Not true, for example CAP_SYS_RAWIO is still subject to access control.
 Even simple Unix DAC can prevent you from issuing register writes to
/dev/sdb, while letting you do so on /dev/sda and access /dev/sdb1.  I'm
not inventing anything, the old ATA subsystem is already blocking most
"dangerous" ioctls for partitions, even if you have CAP_SYS_RAWIO.

Now of course CAP_SYS_RAWIO lets you use ioperm or iopl, but that's a
separate issue and only limited to x86.

>> up and implement a very restrictive filter for SCSI commands sent to
>> partition.
> 
> The process has CAP_SYS_RAWIO it can already bypass any check you try and
> put in place.

Almost any capability can be abused to bypass checks.  True,
CAP_SYS_RAWIO is especially good at that, but still you can try.
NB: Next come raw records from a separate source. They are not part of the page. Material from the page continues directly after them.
`config.mk`:
```
export PLATFORM = sky130hd
export DESIGN_NAME = pipe_skid_stage
export DESIGN_NICKNAME = d
export VERILOG_FILES = /design/src/rtl/pipe_pkg.sv /design/src/rtl/pipe_slot.sv /design/src/rtl/pipe_skid_stage.sv
export SDC_FILE = /design/constraint.sdc
export NUM_CORES = 1
export LEC_CHECK = 0
export ABC_AREA = 0
export BUFFER_PORTS_ARGS = -buffer_cell sky130_fd_sc_hd__buf_2
export CORE_ASPECT_RATIO = 2
export CORE_MARGIN = 10
export CORE_UTILIZATION = 48
export CTS_CLUSTER_SIZE = 14
export DETAILED_ROUTE_END_ITERATION = 10
export GPL_ROUTABILITY_DRIVEN = 0
export HOLD_SLACK_MARGIN = 0.03
export PLACE_DENSITY_LB_ADDON = 0.15
export REMOVE_ABC_BUFFERS = 1
export SLEW_MARGIN = 10
export SYNTH_ARGS = -nofsm -noshare
export SYNTH_HDL_FRONTEND = slang
export SYNTH_SLANG_ARGS = --single-unit
```
`constraint.sdc`:
```
create_clock -name i_clk -period 2.2 [get_ports i_clk]
set_clock_uncertainty 0.2 [all_clocks]
set_input_delay 0.22 -clock i_clk [delete_from_list [all_inputs] [get_ports i_clk]]
set_output_delay 0.22 -clock i_clk [all_outputs]
set_load 0.005 [all_outputs]
```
>> The right patch is one that prepares for these step,
> 
> Doesn't look very right to me.
> 
>> http://permalink.gmane.org/gmane.linux.kernel/1254625 for example.  It
>> leaves the warning only for SG_IO, and silently blocks the rest (more
>> rationale in the commit message there).
> 
> Even the printk in that patch is wrong. We have capabilities. Being a
> "root" user is a meaningless distinction here so your ratelimited printk
> isn't just bogus - its wrong. It may have got into RHEL somehow but the
> kernel QA process is a bit higher standard than this proposed patch.

Indeed, RHEL doesn't have the warning at all and blocks all ioctls
including SG_IO (and in the past six months nobody has complained that
something stopped working for them).  Never said the patch is perfect...

> A process with CAP_SYS_RAWIO has total power. It's assumed to know what
> it is doing. Trying to block it doing stuff like that simply makes
> authors do them via different more crass methods.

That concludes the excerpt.